The following e-filed documents, listed by NYSCEF document numbers (Motion 002) 76-79, 84-86, 88-89 were read on this motion to/for PARTIAL SUMMARY JUDGMENT.
Upon the foregoing documents, it is hereby ORDERED that the motion for summary judgment by defendants Metropolitan Transportation Authority, New York City Transit Authority and the City of New York (Seq. No. 001) is DENIED; and it is further
ORDERED that the motion for partial summary judgment by plaintiffs Cleo Falcao and Edna Castro (Seq. No. 002) is DENIED.
In this action, it is alleged that, on May 22, 2017 at about 3:40 PM, plaintiff Cleo Falcao was descending stairway P6A at the 8th Street Station, heading towards the R and W line, when she slipped on the third or fourth step from the bottom and fell onto the mezzanine level of the subway station (Defendant's exhibit D in support of motion [NYSCEF Doc.
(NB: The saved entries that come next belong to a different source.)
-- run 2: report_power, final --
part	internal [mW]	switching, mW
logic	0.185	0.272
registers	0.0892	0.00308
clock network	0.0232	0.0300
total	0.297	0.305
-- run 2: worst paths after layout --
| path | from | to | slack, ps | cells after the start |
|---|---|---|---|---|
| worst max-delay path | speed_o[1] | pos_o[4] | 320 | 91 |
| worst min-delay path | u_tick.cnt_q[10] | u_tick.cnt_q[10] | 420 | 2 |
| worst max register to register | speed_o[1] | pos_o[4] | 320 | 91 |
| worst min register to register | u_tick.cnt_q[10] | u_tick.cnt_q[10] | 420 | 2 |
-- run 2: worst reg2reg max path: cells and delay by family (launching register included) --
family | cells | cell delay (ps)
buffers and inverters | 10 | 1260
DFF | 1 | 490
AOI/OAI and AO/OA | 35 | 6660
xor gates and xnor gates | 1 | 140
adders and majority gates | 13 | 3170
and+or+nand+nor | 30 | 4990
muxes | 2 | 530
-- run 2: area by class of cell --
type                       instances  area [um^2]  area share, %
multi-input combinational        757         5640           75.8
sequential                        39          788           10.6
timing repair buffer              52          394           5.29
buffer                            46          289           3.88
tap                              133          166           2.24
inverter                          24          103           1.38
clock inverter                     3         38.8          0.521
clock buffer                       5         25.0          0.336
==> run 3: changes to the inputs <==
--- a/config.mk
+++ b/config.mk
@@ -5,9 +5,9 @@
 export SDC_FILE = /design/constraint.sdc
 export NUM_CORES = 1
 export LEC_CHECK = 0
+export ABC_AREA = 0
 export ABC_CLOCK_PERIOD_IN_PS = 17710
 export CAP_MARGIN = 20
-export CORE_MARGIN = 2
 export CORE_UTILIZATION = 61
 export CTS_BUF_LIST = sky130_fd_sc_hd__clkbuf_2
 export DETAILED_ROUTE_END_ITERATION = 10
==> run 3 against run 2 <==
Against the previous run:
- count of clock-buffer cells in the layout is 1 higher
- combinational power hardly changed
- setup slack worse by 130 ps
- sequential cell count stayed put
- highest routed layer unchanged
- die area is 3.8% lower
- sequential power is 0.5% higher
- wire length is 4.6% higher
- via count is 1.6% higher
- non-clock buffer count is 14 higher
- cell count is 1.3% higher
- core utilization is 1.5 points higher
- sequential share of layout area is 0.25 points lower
No. 44], plaintiff's bill of particulars ¶¶ 4-6).
At her statutory hearing, Falcao testified, "[i]t was raining cats and dogs" on the day of her accident (Defendants' exhibit F in support of motion [NYSCEF Doc. No. 46], statutory hearing at 69, line 24 through 70, line 22). At her deposition, she testified that the stairway where she fell was "L shape[d]," with a landing on the staircase (Defendants' exhibit G in support of motion [NYSCEF Doc. No. 47], plaintiff's deposition at 16, lines 1-4; see also Plaintiffs' exhibits B-G in opposition to motion [NYSCEF Doc. No. 68-73], photographs of stairway and mezzanine). According to Falcao, she had passed the landing before her accident occurred (plaintiff's deposition at 16, lines 5-7).
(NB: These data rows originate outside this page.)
`src/rtl/am2925_busctl.sv`:
```
// am2925_busctl: memory-port arbiter and microcycle stall sequencer for the am2925 clock generator.
// Shares one memory port between the CPU microengine and a DMA requester. It stalls the generator
// through waitreq_/ready_ and registers the cycle-length code onto the generator L inputs.
module am2925_busctl #(
  parameter int unsigned TMO   = 15,
  parameter int unsigned TMO_W = 4
) (
  input  logic       clk,
  input  logic       rst,
  input  logic       c4,
  input  logic [2:0] len_code,
  input  logic       cpu_req,
  input  logic       dma_req,
  input  logic       mem_rdy,
  output logic [2:0] l,
  output logic       waitreq_,
  output logic       ready_,
  output logic       cpu_gnt,
  output logic       dma_gnt,
  output logic       mem_strb,
  output logic       bus_err
);

  localparam logic [2:0] L_F10 = 3'b100;
  localparam logic [TMO_W-1:0] CNT_LAST = TMO_W'(TMO - 1);

  typedef enum logic [1:0] {
    IDLE      = 2'd0,
    CPU_ACC   = 2'd1,
    DMA_ACC   = 2'd2,
    CPU_STALL = 2'd3
  } state_t;

  state_t           state, state_nx;
  logic [TMO_W-1:0] cnt, cnt_nx;
  logic             c4_d;
  logic [2:0]       l_nx;
  logic             waitreq_nx, ready_nx, cpu_gnt_nx, dma_gnt_nx, mem_strb_nx, bus_err_nx;
  logic             bnd;

  // Microcycle boundary: rising edge of the generator c4 output.
  assign bnd = c4 & ~c4_d;

  // State and output registers.
  always_ff @(posedge clk or posedge rst) begin
    if (rst) begin
      state    <= IDLE;
      cnt      <= '0;
      c4_d     <= 1'b0;
      l        <= 3'b000;
      waitreq_ <= 1'b1;
      ready_   <= 1'b1;
      cpu_gnt  <= 1'b0;
      dma_gnt  <= 1'b0;
      mem_strb <= 1'b0;
      bus_err  <= 1'b0;
    end else begin
      state    <= state_nx;
      cnt      <= cnt_nx;
      c4_d     <= c4;
      l        <= l_nx;
      waitreq_ <= waitreq_nx;
      ready_   <= ready_nx;
      cpu_gnt  <= cpu_gnt_nx;
      dma_gnt  <= dma_gnt_nx;
      mem_strb <= mem_strb_nx;
      bus_err  <= bus_err_nx;
    end
  end

  // Next-state and next-output logic; the strobes default high so they pulse for a single clk.
  always_comb begin
    state_nx    = state;
    cnt_nx      = cnt;
    l_nx        = l;
    waitreq_nx  = 1'b1;
    ready_nx    = 1'b1;
    cpu_gnt_nx  = cpu_gnt;
    dma_gnt_nx  = dma_gnt;
    mem_strb_nx = mem_strb;
    bus_err_nx  = bus_err;

    // After a timeout, the generator is forced to the longest cycle.
    if (bnd) begin
      l_nx = bus_err ? L_F10 : len_code;
    end

    unique case (state)
      IDLE: begin
        if (bnd && cpu_req) begin
          state_nx    = CPU_ACC;
          cpu_gnt_nx  = 1'b1;
          mem_strb_nx = 1'b1;
          waitreq_nx  = 1'b0;
          cnt_nx      = '0;
        end else if (dma_req) begin
          state_nx   = DMA_ACC;
          dma_gnt_nx = 1'b1;
        end
      end

      CPU_ACC: begin
        cnt_nx = cnt + TMO_W'(1);
        // A completion that coincides with the timeout still counts as a success.
        if (mem_rdy || cnt == CNT_LAST) begin
          state_nx    = IDLE;
          ready_nx    = 1'b0;
          cpu_gnt_nx  = 1'b0;
          mem_strb_nx = 1'b0;
          if (!mem_rdy) begin
            bus_err_nx = 1'b1;
          end
        end
      end

      DMA_ACC: begin
        if (bnd && cpu_req && !dma_req) begin
          state_nx    = CPU_ACC;
          dma_gnt_nx  = 1'b0;
          cpu_gnt_nx  = 1'b1;
          mem_strb_nx = 1'b1;
          waitreq_nx  = 1'b0;
          cnt_nx      = '0;
        end else if (!dma_req) begin
          state_nx   = IDLE;
          dma_gnt_nx = 1'b0;
        end else if (bnd && cpu_req) begin
          state_nx   = CPU_STALL;
          waitreq_nx = 1'b0;
        end
      end

      CPU_STALL: begin
        // The generator stays held from the earlier waitreq_, so no second pulse is needed.
        if (!dma_req) begin
          state_nx    = CPU_ACC;
          dma_gnt_nx  = 1'b0;
          cpu_gnt_nx  = 1'b1;
          mem_strb_nx = 1'b1;
          cnt_nx      = '0;
        end
      end

      default: state_nx = IDLE;
    endcase
  end

endmodule

```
Falcao testified that, at the time of her accident, rainwater was "coming down from the stairs" (plaintiffs deposition at 15, lines 14-15). According to Falcao, her right foot slipped on the third step from the bottom (id. at 15, lines 2-6), and she fell forward (id. at 16, line 16). Falcao landed on the mezzanine level "before the turnstile," and slipped again a second time "on a puddle of water at the bottom of the stairwell" (id. at 17, line 13 through 18, lines 1-9).
On their motion for summary judgment (Seq. No. 001), defendants assert that the action should be dismissed pursuant to the storm in progress doctrine, given plaintiffs testimony of the heavy rainstorm that occurred on the day of the accident. Plaintiffs do not dispute that a rainstorm was in progress at the time of the incident.
Under the storm in progress doctrine, a property owner will not be held liable for an accident caused by weather conditions from an "ongoing storm or for a reasonable time thereafter" (Solazzo v New York City Tr. Auth., 6 N.Y.3d 734, 735 [2005]). The doctrine "is designed to relieve the worker(s) of any obligation" to mitigate hazards created by the storm when the storm conditions will likely render those mitigation efforts "fruitless" (Powell v MLG Hillside Assoc., L.P., 290 A.D.2d 345 [1st Dept 2002]). The storm in progress doctrine is also applicable where one falls inside a facility because of a slippery condition brought about as a direct consequence of ongoing inclement weather (see also Hussein v New York City Tr. Auth., 266 A.D.2d 146, 146-47 [1st Dept 1999] ["[J]ust as it is unreasonable to require the Transit Authority to keep the floors of subway cars clean and dry during ongoing storms, when the subway cars are continuously filled with wet commuters, similarly, a station floor cannot be effectively kept dry in such circumstances" [internal citation omitted]).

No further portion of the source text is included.